To answer this question, one does not need to know what the actual profits are. The actual profits are not relevant to questions of the form "If the profits were $X, instead of what they actually are, would that be sufficient? Would that be excessive?"

If you think you need to know what the profits actually are to figure out what it would be reasonable/unreasonable for them to be, then you're simply wrong. I do not need to know the actual cost of a sandwich to know that $.25 is too little to charge for the sandwich and $250 is too much. The same is true of NFL team profits. If each team is losing $250 million dollars a year, then we can all agree that profits are too large. If each team is making $250 million in profit every then we can agree that profits do not actually need to be increased further (given that $250m x 32 teams is $8b, which would mean only around 11% of the gate is actually spent.) The actual profit number that around which "that's probably enough" occurs is somewhere between -$250,000,000 and $250,000,000. All anybody is asking here is "given the facts about the value of teams, and the total revenue of the league, where between -$250m and +$250m does the 'that's just about enough' line fall?"

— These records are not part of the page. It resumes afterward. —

===== config.mk =====
export PLATFORM = sky130hd
export DESIGN_NAME = mem_bridge
export DESIGN_NICKNAME = d
export VERILOG_FILES = /design/src/rtl/mem_bridge_pkg.sv /design/src/rtl/mem_bridge_timer.sv /design/src/rtl/mem_bridge.sv
export SDC_FILE = /design/constraint.sdc
export NUM_CORES = 1
export LEC_CHECK = 0
export CAP_MARGIN = 40
export CORE_UTILIZATION = 36
export DETAILED_ROUTE_END_ITERATION = 8
export PLACE_DENSITY_LB_ADDON = 0.1
export REMOVE_ABC_BUFFERS = 1
export SLEW_MARGIN = 20
export SYNTH_ARGS = -nofsm -noshare
export SYNTH_HDL_FRONTEND = slang
export SYNTH_SLANG_ARGS = --single-unit

===== constraint.sdc =====
create_clock -name clk -period 3.5 [get_ports clk]
set_input_delay 0.7 -clock clk [delete_from_list [all_inputs] [get_ports clk]]
set_output_delay 0.7 -clock clk [all_outputs]
set_load 0.01 [all_outputs]
`src/rtl/flash_cell_read_channel_pkg.sv`:
```
// Shared types, sizes and arithmetic helpers for the flash cell read channel.
package flash_chan_pkg;

  localparam int DW         = 16;
  localparam int LEVELS     = 4;
  localparam int LW         = $clog2(LEVELS);
  localparam int FIFO_PAIRS = 4;
  localparam int CNT_W      = 32;

  typedef logic signed [DW-1:0]     vth_t;
  typedef logic [LW-1:0]            lvl_t;
  typedef logic [(LEVELS-1)*DW-1:0] refs_t;

  // Signed add with the sum clamped to the representable vth_t range.
  function automatic vth_t sat_add(vth_t a, vth_t b);
    logic signed [DW:0] sum;
    sum = {a[DW-1], a} + {b[DW-1], b};
    if (sum[DW] != sum[DW-1]) begin
      if (sum[DW]) return vth_t'({1'b1, {(DW-1){1'b0}}});
      else         return vth_t'({1'b0, {(DW-1){1'b1}}});
    end
    return sum[DW-1:0];
  endfunction

  // Read level = number of references the voltage is at or above.
  function automatic lvl_t slice_level(vth_t v, refs_t refs);
    lvl_t n;
    vth_t r;
    n = '0;
    for (int k = 0; k < LEVELS-1; k++) begin
      r = refs[k*DW +: DW];
      if (v >= r) n = n + lvl_t'(1);
    end
    return n;
  endfunction

  // Out-of-range written levels read as the top level.
  function automatic lvl_t clamp_level(lvl_t l);
    if (int'(l) > LEVELS-1) return lvl_t'(LEVELS-1);
    return l;
  endfunction

endpackage

```
`src/rtl/flash_cell_read_channel_if.sv`:
```
// Noise input, symbol input and read-result output of the read channel.
// Handshakes: a transfer happens on a rising clk edge where valid && ready are
// both high; the sender holds data stable while valid is high and ready is low.
// grv_valid has no ready: a pair offered while the FIFO is full is dropped and
// reported by a one-cycle grv_drop pulse.
interface flash_cell_read_channel_if;
  import flash_chan_pkg::*;

  logic grv_valid;
  vth_t grv1;
  vth_t grv2;
  logic grv_drop;

  logic sym_valid;
  lvl_t sym_level;
  logic sym_ready;

  logic out_valid;
  logic out_ready;
  lvl_t out_level;
  vth_t out_vth;
  logic out_err;

  modport master (
    output grv_valid, grv1, grv2, sym_valid, sym_level, out_ready,
    input  grv_drop, sym_ready, out_valid, out_level, out_vth, out_err
  );

  modport slave (
    input  grv_valid, grv1, grv2, sym_valid, sym_level, out_ready,
    output grv_drop, sym_ready, out_valid, out_level, out_vth, out_err
  );

endinterface

```
`src/rtl/flash_cell_read_channel_fifo.sv`:
```
// Noise pair FIFO: stores {grv2,grv1} pairs and hands out one sample per consume,
// grv1 first, popping the entry once grv2 has been used.
module noise_pair_fifo
  import flash_chan_pkg::*;
(
  input  logic           clk,
  input  logic           reset,
  input  logic           push_i,
  input  logic [2*DW-1:0] push_data_i,
  input  logic           consume_i,
  output logic           not_empty_o,
  output vth_t           sample_o,
  output logic           drop_o
);

  localparam int PW = (FIFO_PAIRS > 1) ? $clog2(FIFO_PAIRS) : 1;
  localparam int CW = $clog2(FIFO_PAIRS + 1);

  logic [2*DW-1:0] mem_q [FIFO_PAIRS];
  logic [PW-1:0]   wr_ptr_q, wr_ptr_d;
  logic [PW-1:0]   rd_ptr_q, rd_ptr_d;
  logic [CW-1:0]   count_q, count_d;
  logic            half_q, half_d;
  logic            take;
  logic            pop;
  logic            push_ok;

  function automatic logic [PW-1:0] ptr_inc(logic [PW-1:0] p);
    if (p == PW'(FIFO_PAIRS-1)) return '0;
    return p + PW'(1);
  endfunction

  // Push/pop decisions, pointer and count next-state, half-select toggle.
  always_comb begin
    not_empty_o = (count_q != '0);
    take        = consume_i && not_empty_o;
    pop         = take && half_q;
    // A full FIFO still accepts a pair when the head entry leaves this cycle.
    push_ok     = push_i && ((count_q < CW'(FIFO_PAIRS)) || pop);
    drop_o      = push_i && !push_ok;
    half_d      = take ? !half_q : half_q;
    wr_ptr_d    = push_ok ? ptr_inc(wr_ptr_q) : wr_ptr_q;
    rd_ptr_d    = pop ? ptr_inc(rd_ptr_q) : rd_ptr_q;
    count_d     = count_q;
    case ({push_ok, pop})
      2'b10:   count_d = count_q + CW'(1);
      2'b01:   count_d = count_q - CW'(1);
      default: count_d = count_q;
    endcase
    sample_o = half_q ? mem_q[rd_ptr_q][2*DW-1:DW] : mem_q[rd_ptr_q][DW-1:0];
  end

  // Control state: pointers, occupancy and half-select.
  always_ff @(posedge clk or negedge reset) begin
    if (!reset) begin
      wr_ptr_q <= '0;
      rd_ptr_q <= '0;
      count_q  <= '0;
      half_q   <= 1'b0;
    end else begin
      wr_ptr_q <= wr_ptr_d;
      rd_ptr_q <= rd_ptr_d;
      count_q  <= count_d;
      half_q   <= half_d;
    end
  end

  // Pair storage; contents are only meaningful below the occupancy count.
  always_ff @(posedge clk) begin
    if (push_ok) mem_q[wr_ptr_q] <= push_data_i;
  end

endmodule

```
`src/rtl/flash_cell_read_channel.sv`:
```
// Flash cell read channel: adds Gaussian noise to the nominal Vth of each written
// level, slices against read references and counts symbols and level errors.
module flash_cell_read_channel
  import flash_chan_pkg::*;
(
  input  logic                       clk,
  input  logic                       reset,
  flash_cell_read_channel_if.slave   bus,
  input  logic [LEVELS*DW-1:0]       lvl_mean,
  input  logic [(LEVELS-1)*DW-1:0]   rd_ref,
  input  logic                       clr_cnt,
  output logic [CNT_W-1:0]           sym_cnt,
  output logic [CNT_W-1:0]           err_cnt
);

  logic       fifo_ne;
  vth_t       noise;
  logic       adv;
  logic       accept;
  logic       out_hs;
  lvl_t       wr_lvl;
  vth_t       mean_arr [LEVELS];

  logic       s1_valid_q, s1_valid_d;
  vth_t       s1_vth_q, s1_vth_d;
  lvl_t       s1_lvl_q, s1_lvl_d;
  logic       s2_valid_q, s2_valid_d;
  vth_t       s2_vth_q, s2_vth_d;
  lvl_t       s2_lvl_q, s2_lvl_d;
  logic       s2_err_q, s2_err_d;
  logic [CNT_W-1:0] sym_cnt_q, sym_cnt_d;
  logic [CNT_W-1:0] err_cnt_q, err_cnt_d;

  noise_pair_fifo u_fifo (
    .clk         (clk),
    .reset       (reset),
    .push_i      (bus.grv_valid),
    .push_data_i ({bus.grv2, bus.grv1}),
    .consume_i   (accept),
    .not_empty_o (fifo_ne),
    .sample_o    (noise),
    .drop_o      (bus.grv_drop)
  );

  // Unpack the static per-level nominal voltages.
  always_comb begin
    for (int k = 0; k < LEVELS; k++) mean_arr[k] = lvl_mean[k*DW +: DW];
  end

  // Single pipeline enable; S1 only moves when S2 can move, so a stall never consumes noise.
  always_comb begin
    adv           = !s2_valid_q || bus.out_ready;
    bus.sym_ready = adv && fifo_ne;
    accept        = bus.sym_valid && bus.sym_ready;
    out_hs        = s2_valid_q && bus.out_ready;
    wr_lvl        = clamp_level(bus.sym_level);
    s1_valid_d    = s1_valid_q;
    s1_vth_d      = s1_vth_q;
    s1_lvl_d      = s1_lvl_q;
    s2_valid_d    = s2_valid_q;
    s2_vth_d      = s2_vth_q;
    s2_lvl_d      = s2_lvl_q;
    s2_err_d      = s2_err_q;
    if (adv) begin
      s1_valid_d = accept;
      if (accept) begin
        s1_vth_d = sat_add(mean_arr[wr_lvl], noise);
        s1_lvl_d = wr_lvl;
      end
      s2_valid_d = s1_valid_q;
      if (s1_valid_q) begin
        s2_vth_d = s1_vth_q;
        s2_lvl_d = slice_level(s1_vth_q, rd_ref);
        s2_err_d = (s2_lvl_d != s1_lvl_q);
      end
    end
  end

  // Saturating counters; clear wins over a same-cycle increment.
  always_comb begin
    sym_cnt_d = sym_cnt_q;
    err_cnt_d = err_cnt_q;
    if (clr_cnt) begin
      sym_cnt_d = '0;
      err_cnt_d = '0;
    end else if (out_hs) begin
      if (sym_cnt_q != '1) sym_cnt_d = sym_cnt_q + CNT_W'(1);
      if (s2_err_q && (err_cnt_q != '1)) err_cnt_d = err_cnt_q + CNT_W'(1);
    end
  end

  // Pipeline and counter registers.
  always_ff @(posedge clk or negedge reset) begin
    if (!reset) begin
      s1_valid_q <= 1'b0;
      s1_vth_q   <= '0;
      s1_lvl_q   <= '0;
      s2_valid_q <= 1'b0;
      s2_vth_q   <= '0;
      s2_lvl_q   <= '0;
      s2_err_q   <= 1'b0;
      sym_cnt_q  <= '0;
      err_cnt_q  <= '0;
    end else begin
      s1_valid_q <= s1_valid_d;
      s1_vth_q   <= s1_vth_d;
      s1_lvl_q   <= s1_lvl_d;
      s2_valid_q <= s2_valid_d;
      s2_vth_q   <= s2_vth_d;
      s2_lvl_q   <= s2_lvl_d;
      s2_err_q   <= s2_err_d;
      sym_cnt_q  <= sym_cnt_d;
      err_cnt_q  <= err_cnt_d;
    end
  end

  assign bus.out_valid = s2_valid_q;
  assign bus.out_vth   = s2_vth_q;
  assign bus.out_level = s2_lvl_q;
  assign bus.out_err   = s2_err_q;
  assign sym_cnt       = sym_cnt_q;
  assign err_cnt       = err_cnt_q;

endmodule

```
`src/flat_wrapper.sv`:
```
// flat-port wrapper written by rule: the top's interface ports become plain ports
module flash_cell_read_channel_flat import flash_chan_pkg::*;
  (clk, reset, lvl_mean, rd_ref, clr_cnt, sym_cnt, err_cnt, bus_grv_valid, bus_grv1, bus_grv2, bus_sym_valid, bus_sym_level, bus_out_ready, bus_grv_drop, bus_sym_ready, bus_out_valid, bus_out_level, bus_out_vth, bus_out_err);
  flash_cell_read_channel_if bus_i ();
  input  logic clk;
  input  logic reset;
  input  logic [LEVELS*DW-1:0] lvl_mean;
  input  logic [(LEVELS-1)*DW-1:0] rd_ref;
  input  logic clr_cnt;
  output logic [CNT_W-1:0] sym_cnt;
  output logic [CNT_W-1:0] err_cnt;
  input wire logic [$bits(bus_i.grv_valid)-1:0] bus_grv_valid;
  input wire logic [$bits(bus_i.grv1)-1:0] bus_grv1;
  input wire logic [$bits(bus_i.grv2)-1:0] bus_grv2;
  input wire logic [$bits(bus_i.sym_valid)-1:0] bus_sym_valid;
  input wire logic [$bits(bus_i.sym_level)-1:0] bus_sym_level;
  input wire logic [$bits(bus_i.out_ready)-1:0] bus_out_ready;
  output wire logic [$bits(bus_i.grv_drop)-1:0] bus_grv_drop;
  output wire logic [$bits(bus_i.sym_ready)-1:0] bus_sym_ready;
  output wire logic [$bits(bus_i.out_valid)-1:0] bus_out_valid;
  output wire logic [$bits(bus_i.out_level)-1:0] bus_out_level;
  output wire logic [$bits(bus_i.out_vth)-1:0] bus_out_vth;
  output wire logic [$bits(bus_i.out_err)-1:0] bus_out_err;
  assign bus_i.grv_valid = bus_grv_valid;
  assign bus_i.grv1 = bus_grv1;
  assign bus_i.grv2 = bus_grv2;
  assign bus_i.sym_valid = bus_sym_valid;
  assign bus_i.sym_level = bus_sym_level;
  assign bus_i.out_ready = bus_out_ready;
  assign bus_grv_drop = bus_i.grv_drop;
  assign bus_sym_ready = bus_i.sym_ready;
  assign bus_out_valid = bus_i.out_valid;
  assign bus_out_level = bus_i.out_level;
  assign bus_out_vth = bus_i.out_vth;
  assign bus_out_err = bus_i.out_err;
  flash_cell_read_channel u_core (.clk(clk), .reset(reset), .bus(bus_i), .lvl_mean(lvl_mean), .rd_ref(rd_ref), .clr_cnt(clr_cnt), .sym_cnt(sym_cnt), .err_cnt(err_cnt));
endmodule
```
`config.mk`:
```
export PLATFORM = sky130hd
export DESIGN_NAME = flash_cell_read_channel_flat
export DESIGN_NICKNAME = d
export VERILOG_FILES = /design/src/rtl/flash_cell_read_channel_pkg.sv /design/src/rtl/flash_cell_read_channel_if.sv /design/src/rtl/flash_cell_read_channel_fifo.sv /design/src/rtl/flash_cell_read_channel.sv /design/src/flat_wrapper.sv
export SDC_FILE = /design/constraint.sdc
export NUM_CORES = 1
export LEC_CHECK = 0
export BUFFER_PORTS_ARGS = -buffer_cell sky130_fd_sc_hd__buf_2
export CORE_MARGIN = 2
export CORE_UTILIZATION = 55
export DETAILED_ROUTE_END_ITERATION = 8
export GPL_ROUTABILITY_DRIVEN = 1
export GPL_TIMING_DRIVEN = 0
export PLACE_DENSITY = 0.91
export SYNTH_ARGS = -nofsm -noshare
export SYNTH_HDL_FRONTEND = slang
export SYNTH_SLANG_ARGS = --single-unit
```
`constraint.sdc`:
```
create_clock -name clk -period 5.01 [get_ports clk]
set_input_delay 1.002 -clock clk [delete_from_list [all_inputs] [get_ports clk]]
set_output_delay 1.002 -clock clk [all_outputs]
set_load 0.01 [all_outputs]
```
## Yosys cells after proc, flatten, opt, wreduce, memory -nomap -nowiden

Memory sizes are Yosys's and may differ from the RTL's.
Cells that the tools add are included.

- Multiplexer cells: 34
- Bitwise logic cells: 1
- Reductions and logical operators: 22
- Add/subtract/negate cells: 9
- $lt $le $gt $ge: 5
- Eq/ne operators: 8

Operator list:

| kind | count |
|---|---|
| 32-bit 2-to-1 mux | 6 |
| 16-bit 2-to-1 mux | 6 |
| 32-bit by 1-bit adder with 32-bit output, second input constant | 2 |
| 32-bit != test, second input constant | 2 |
| 16-bit greater-or-equal comparator | 3 |
| 16-bit binary-select mux with 2-bit select | 1 |
| 2-bit 2-to-1 mux | 12 |
| 16-bit by 16-bit adder with 17-bit output | 1 |
| 2-bit by 1-bit adder with 2-bit output, second input constant | 4 |
| 1-bit logical AND | 8 |
| 1-bit 2-to-1 mux | 8 |
| 2-bit AND reduction | 4 |
| 2-bit nonzero test | 4 |
| 2-bit equality test, second input constant | 3 |
| 3-bit one-hot mux with 2 select lines | 1 |
| 3-bit by 1-bit adder with 3-bit output, second input constant | 1 |
| 3-bit greater-or-equal comparator, second input constant | 1 |
| 1-bit logical NOT | 3 |
| 3-bit less-than comparator, second input constant | 1 |
| 2-bit NOT with 3-bit output | 1 |
| 3-bit nonzero test | 1 |
| 3-bit by 1-bit subtractor with 3-bit output, second input constant | 1 |
| 2-bit by 1-bit equality test with 1-bit output, second input constant | 1 |
| 1-bit logical OR | 2 |
| 2 further kinds | 2 |

- Flip-flop bits (word level): 111
- Output and inout port bits: 86
- Logic and storage cells: 93
- Memories kept: 1
- RAM bits: 128
- Input bits: 152

Memories:

| name | depth | width | read ports | clocked after memory_dff | write ports | line | RTL |
|---|---|---|---|---|---|---|---|
| u_core.u_fifo.mem_q | 4 | 32 | 1 | 0 | 1 | flash_cell_read_channel_fifo.sv:19 | `logic [2*DW-1:0] mem_q [FIFO_PAIRS];` |

## Logic depth before layout (Yosys ltp)

- Depth in word-level cells: 13
- Mapped depth: 16
- Gate-level depth less buffers: 14

## Cells and area by module

Synthesis repeated with hierarchy kept, for this count alone.

- Cell total of the unflattened synthesis: 1006
- Area total of the unflattened synthesis: 12637.1 µm²

Modules (own cells, without submodules):

| module | area each (µm²) | cells an instance | instances | sequential area each (µm²) |
|---|---|---|---|---|
| flash_cell_read_channel | 7220.7 | 775 | 1 | 2577.5 |
| noise_pair_fifo | 5416.4 | 231 | 1 | 4043.9 |

## Least setup slack after synthesis

No wires, ideal clock.

- Path type: input to register
- Start point: in bus_sym_level[0]
- End point: reg u_core.s1_vth_q[14]
- Setup slack: 796 ps
- Setup time: 77 ps
- Data required time: 4933 ps
- Arrival: 4137 ps
- Cell stages on the path: 13
- Path buffers: 4
- Path through: buf_2 > buf_1 > mux4_2 > ha_1 > a211oi_1 > nor2_1 > nor2_1 > a31oi_1 > a221o_1 > buf_6 > buf_6 > maj3_2 > o21ai_1

- Word-level cells in the longest chain between the ends: 10
- Elaborated cells between the ends (all ways): 12
- Those cells by class: add/sub: 1; eq/ne: 1; mux: 9; bitwise: 1

RTL lines:

| item | line | RTL |
|---|---|---|
| start: declaration | flat_wrapper.sv:16 | `input wire logic [$bits(bus_i.sym_level)-1:0] bus_sym_level;` |
| 2-bit NOT with 3-bit output (implied by the code) (*) | flash_cell_read_channel.sv:67 | `s1_vth_d = sat_add(mean_arr[wr_lvl], noise);` |
| 16-bit binary-select mux with 2-bit select (*) | flash_cell_read_channel.sv:67 |  |
| 16-bit 2-to-1 mux (implied by the code) (*) (2 in a row) | flash_cell_read_channel.sv:67 |  |
| 16-bit by 16-bit adder with 17-bit output (*) | flash_cell_read_channel_pkg.sv:17 | `sum = {a[DW-1], a} + {b[DW-1], b};` |
| 1-bit != test | flash_cell_read_channel_pkg.sv:18 | `if (sum[DW] != sum[DW-1]) begin` |
| 1-bit 2-to-1 mux | flash_cell_read_channel_pkg.sv:18 |  |
| 1-bit 2-to-1 mux | flash_cell_read_channel.sv:66 | `if (accept) begin` |
| 1-bit 2-to-1 mux | flash_cell_read_channel.sv:64 | `if (adv) begin` |
| 16-bit 2-to-1 mux (*) | flash_cell_read_channel_pkg.sv:22 | `return sum[DW-1:0];` |
| end signal: assignment | flash_cell_read_channel.sv:106 | `s1_vth_q <= s1_vth_d;` |
| end: declaration | flash_cell_read_channel.sv:25 | `vth_t s1_vth_q, s1_vth_d;` |

Every way passes the cells marked *; elsewhere a longest branch is shown, timed or not. The select of a mux whose other input is x is not followed.
A chain may end at the register's enable or synchronous reset.

## Worst setup path in the final report

- Start point: reg u_core.u_fifo.rd_ptr_q[0]
- End point: reg u_core.s1_vth_q[3]

- Word-level cells in the longest chain between the ends: 8
- Elaborated cells between the ends (all ways): 10
- Those cells by class: add/sub: 1; eq/ne: 1; mux: 7; memory: 1

RTL lines:

| item | line | RTL |
|---|---|---|
| start: declaration | flash_cell_read_channel_fifo.sv:21 | `logic [PW-1:0] rd_ptr_q, rd_ptr_d;` |
| start signal: assignment | flash_cell_read_channel_fifo.sv:62 | `rd_ptr_q <= rd_ptr_d;` |
| memory 4 x 32 bit (*) | n/a |  |
| 16-bit 2-to-1 mux (*) | flash_cell_read_channel_fifo.sv:50 | `sample_o = half_q ? mem_q[rd_ptr_q][2*DW-1:DW] : mem_q[rd_ptr_q][DW-1:0];` |
| 16-bit by 16-bit adder with 17-bit output (*) | flash_cell_read_channel_pkg.sv:17 |  |
| 1-bit != test | flash_cell_read_channel_pkg.sv:18 |  |
| 1-bit 2-to-1 mux | flash_cell_read_channel_pkg.sv:18 |  |
| 1-bit 2-to-1 mux | flash_cell_read_channel.sv:66 |  |
| 1-bit 2-to-1 mux | flash_cell_read_channel.sv:64 |  |
| 16-bit 2-to-1 mux (*) | flash_cell_read_channel_pkg.sv:22 |  |

Marks and branches as above.
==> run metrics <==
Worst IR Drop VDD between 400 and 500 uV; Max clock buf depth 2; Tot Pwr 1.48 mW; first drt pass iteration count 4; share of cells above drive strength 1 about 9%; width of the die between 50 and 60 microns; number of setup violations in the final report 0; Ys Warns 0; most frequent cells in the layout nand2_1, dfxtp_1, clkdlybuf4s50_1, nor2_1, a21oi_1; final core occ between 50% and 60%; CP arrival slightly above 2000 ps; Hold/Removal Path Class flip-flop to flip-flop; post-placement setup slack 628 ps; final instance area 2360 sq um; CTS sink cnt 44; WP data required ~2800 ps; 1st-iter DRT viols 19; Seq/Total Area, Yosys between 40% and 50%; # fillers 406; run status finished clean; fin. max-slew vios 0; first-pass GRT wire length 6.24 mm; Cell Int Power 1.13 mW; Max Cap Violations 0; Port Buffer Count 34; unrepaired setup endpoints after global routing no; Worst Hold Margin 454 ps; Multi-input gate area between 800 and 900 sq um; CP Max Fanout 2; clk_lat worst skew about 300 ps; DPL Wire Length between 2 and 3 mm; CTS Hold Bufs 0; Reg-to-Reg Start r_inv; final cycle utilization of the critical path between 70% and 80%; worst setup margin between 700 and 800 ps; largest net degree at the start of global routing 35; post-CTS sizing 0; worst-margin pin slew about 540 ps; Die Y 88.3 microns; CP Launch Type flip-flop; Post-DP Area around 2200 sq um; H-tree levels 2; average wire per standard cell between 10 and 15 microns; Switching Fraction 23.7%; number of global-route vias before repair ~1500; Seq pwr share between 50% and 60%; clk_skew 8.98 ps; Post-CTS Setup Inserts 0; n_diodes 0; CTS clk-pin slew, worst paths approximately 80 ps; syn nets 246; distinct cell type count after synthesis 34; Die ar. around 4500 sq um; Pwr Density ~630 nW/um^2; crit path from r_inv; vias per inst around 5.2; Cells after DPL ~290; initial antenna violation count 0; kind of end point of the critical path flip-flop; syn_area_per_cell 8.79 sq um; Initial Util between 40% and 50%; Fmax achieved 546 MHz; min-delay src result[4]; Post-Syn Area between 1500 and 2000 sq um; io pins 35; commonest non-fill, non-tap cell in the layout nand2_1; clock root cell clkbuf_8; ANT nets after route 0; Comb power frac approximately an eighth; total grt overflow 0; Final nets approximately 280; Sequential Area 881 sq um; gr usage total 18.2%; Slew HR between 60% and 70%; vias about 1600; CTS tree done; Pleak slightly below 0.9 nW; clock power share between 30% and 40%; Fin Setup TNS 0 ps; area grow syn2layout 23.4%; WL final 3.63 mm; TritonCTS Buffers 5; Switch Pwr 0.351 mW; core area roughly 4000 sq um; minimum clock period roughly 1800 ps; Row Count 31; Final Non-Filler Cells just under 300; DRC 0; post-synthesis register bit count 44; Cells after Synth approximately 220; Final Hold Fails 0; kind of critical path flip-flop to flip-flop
**config.mk**
```make
export PLATFORM = sky130hd
export DESIGN_NAME = mem2apb_bridge
export DESIGN_NICKNAME = d
export VERILOG_FILES = /design/src/rtl/mem2apb_bridge.sv
export SDC_FILE = /design/constraint.sdc
export NUM_CORES = 1
export LEC_CHECK = 0
export ABC_AREA = 1
export BUFFER_PORTS_ARGS = -buffer_cell sky130_fd_sc_hd__buf_2
export CORE_MARGIN = 2
export CORE_UTILIZATION = 48
export CTS_BUF_LIST = sky130_fd_sc_hd__clkbuf_4 sky130_fd_sc_hd__clkbuf_8
export DETAILED_ROUTE_END_ITERATION = 12
export HOLD_SLACK_MARGIN = 0.03
export PLACE_DENSITY = 0.79
export SLEW_MARGIN = 5
export SYNTH_ARGS = -nofsm -noshare
export SYNTH_HDL_FRONTEND = slang
export SYNTH_SLANG_ARGS = --single-unit
```
**constraint.sdc**
```tcl
create_clock -name PCLK -period 1.8 [get_ports PCLK]
set_clock_uncertainty 0.1 [all_clocks]
set_input_delay 0.18 -clock PCLK [delete_from_list [all_inputs] [get_ports PCLK]]
set_output_delay 0.18 -clock PCLK [all_outputs]
set_load 0.05 [all_outputs]
```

And giving an estimate to the answer to that question does not require any additional facts.
This tirade means nothing. Do you understand profit margin?

Lets look at numbers according to Murphy:

$9 billion in revenue. Owners want $1.32 billion credit. The remaining number to be split is $7.68 billion. A proposed split is 60% players, 40% owners. The players receive $4.6billion. This is 51% of $9 billion. According to Murphy this was not an actual proposal but numbers to keep the negotiating going.

IMO this is somewhat reasonable but it would nice to know other details.